However, it reported sales trends have improved towards the end of the period as the weather has started to normalise.
Reflecting a healthy trade order pipeline, Wickes states its trade sales continue to perform well with its TradePro customer base continuing to grow “strongly”. However, its DIY sales remain lower year-on-year.
It also stated inflation remains mixed across categories but is slowing overall, in line with our expectations.
Reflected an improved order position during the fourth quarter of 2022, DIFM delivered sales growth, which is attributed to a good 2023 Winter Sale, and normalisation of the order book as a result of its increased installation capacity.
Orders in the first 16 weeks were up marginally year-on-year, with a reduction in leads more than offset by an increase in conversion.

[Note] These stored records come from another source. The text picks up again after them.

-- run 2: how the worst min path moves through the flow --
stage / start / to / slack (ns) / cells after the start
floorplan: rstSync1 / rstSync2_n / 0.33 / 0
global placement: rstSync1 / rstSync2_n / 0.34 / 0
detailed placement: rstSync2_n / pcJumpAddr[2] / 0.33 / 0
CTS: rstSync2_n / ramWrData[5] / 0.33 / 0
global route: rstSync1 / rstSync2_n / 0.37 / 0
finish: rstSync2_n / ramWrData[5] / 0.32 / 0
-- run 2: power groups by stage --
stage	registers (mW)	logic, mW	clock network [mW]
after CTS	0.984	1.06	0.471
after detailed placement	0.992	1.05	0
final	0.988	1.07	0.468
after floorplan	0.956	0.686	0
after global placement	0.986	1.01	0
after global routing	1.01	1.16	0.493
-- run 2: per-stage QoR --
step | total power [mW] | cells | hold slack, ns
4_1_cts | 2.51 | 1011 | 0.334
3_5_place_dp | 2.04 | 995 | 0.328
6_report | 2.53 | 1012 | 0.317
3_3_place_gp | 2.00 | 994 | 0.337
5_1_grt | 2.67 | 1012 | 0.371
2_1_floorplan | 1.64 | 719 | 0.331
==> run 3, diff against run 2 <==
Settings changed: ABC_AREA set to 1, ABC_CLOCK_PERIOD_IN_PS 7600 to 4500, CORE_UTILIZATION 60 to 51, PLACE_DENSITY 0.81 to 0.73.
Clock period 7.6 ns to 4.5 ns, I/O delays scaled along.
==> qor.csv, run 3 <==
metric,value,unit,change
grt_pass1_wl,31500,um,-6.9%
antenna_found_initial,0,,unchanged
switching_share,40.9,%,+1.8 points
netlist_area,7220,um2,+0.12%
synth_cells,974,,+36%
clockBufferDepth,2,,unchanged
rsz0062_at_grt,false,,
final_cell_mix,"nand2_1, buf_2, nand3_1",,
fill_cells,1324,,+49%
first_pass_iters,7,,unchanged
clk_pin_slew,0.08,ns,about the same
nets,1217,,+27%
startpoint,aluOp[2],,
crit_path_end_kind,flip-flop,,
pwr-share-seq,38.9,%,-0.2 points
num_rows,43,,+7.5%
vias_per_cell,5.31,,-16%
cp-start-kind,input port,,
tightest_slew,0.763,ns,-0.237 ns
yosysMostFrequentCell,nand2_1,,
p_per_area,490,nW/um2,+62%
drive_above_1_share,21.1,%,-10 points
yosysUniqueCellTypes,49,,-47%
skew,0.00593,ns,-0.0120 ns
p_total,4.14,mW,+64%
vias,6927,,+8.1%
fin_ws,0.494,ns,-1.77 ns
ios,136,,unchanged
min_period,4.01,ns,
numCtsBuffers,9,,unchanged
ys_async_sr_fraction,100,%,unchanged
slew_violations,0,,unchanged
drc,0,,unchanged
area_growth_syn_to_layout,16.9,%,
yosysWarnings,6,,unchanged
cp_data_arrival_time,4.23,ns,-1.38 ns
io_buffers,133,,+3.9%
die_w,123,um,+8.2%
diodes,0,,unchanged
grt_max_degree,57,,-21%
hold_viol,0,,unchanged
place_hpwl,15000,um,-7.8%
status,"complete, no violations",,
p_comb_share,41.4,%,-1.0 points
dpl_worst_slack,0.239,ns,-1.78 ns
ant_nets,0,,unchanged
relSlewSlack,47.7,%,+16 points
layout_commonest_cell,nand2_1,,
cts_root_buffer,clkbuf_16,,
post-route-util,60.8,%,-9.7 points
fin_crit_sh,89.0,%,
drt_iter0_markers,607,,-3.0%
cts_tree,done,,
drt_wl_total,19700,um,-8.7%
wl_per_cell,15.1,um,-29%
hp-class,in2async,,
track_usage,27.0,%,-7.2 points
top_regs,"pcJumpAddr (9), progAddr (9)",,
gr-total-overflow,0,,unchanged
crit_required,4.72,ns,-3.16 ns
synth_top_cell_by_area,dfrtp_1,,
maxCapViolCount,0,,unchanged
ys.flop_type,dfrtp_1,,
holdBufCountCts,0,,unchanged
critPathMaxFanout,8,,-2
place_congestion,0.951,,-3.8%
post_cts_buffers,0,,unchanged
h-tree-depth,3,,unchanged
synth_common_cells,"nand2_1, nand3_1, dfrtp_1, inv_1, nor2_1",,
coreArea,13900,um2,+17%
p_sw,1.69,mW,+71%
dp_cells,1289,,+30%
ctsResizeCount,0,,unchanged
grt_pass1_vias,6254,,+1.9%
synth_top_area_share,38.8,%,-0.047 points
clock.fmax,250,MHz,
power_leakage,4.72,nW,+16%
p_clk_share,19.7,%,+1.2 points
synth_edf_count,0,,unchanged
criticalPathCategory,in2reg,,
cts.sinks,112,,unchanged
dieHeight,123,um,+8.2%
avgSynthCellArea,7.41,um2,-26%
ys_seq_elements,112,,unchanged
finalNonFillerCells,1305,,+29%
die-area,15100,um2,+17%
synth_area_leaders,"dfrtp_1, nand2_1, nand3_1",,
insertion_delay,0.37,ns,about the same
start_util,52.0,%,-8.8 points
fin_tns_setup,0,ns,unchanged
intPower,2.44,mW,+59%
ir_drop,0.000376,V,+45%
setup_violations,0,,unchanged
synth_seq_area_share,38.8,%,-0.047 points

Four refits have been completed in the year to date, with the first new store this year at Chelmsford expected to open in the summer.
David Wood, CEO of Wickes, commented: “This has been an encouraging start to the year where we have again seen the benefits of our uniquely balanced business model delivering well in a challenging economic environment.
“Our performance has been underpinned by further momentum in Trade, as local traders continue to turn to Wickes to save them time and money, and a strong performance in Do-it-for-me.
“As we continue to make progress across our strategic growth drivers, we are confident in the group’s prospects for both the remainder of this year and the long term.”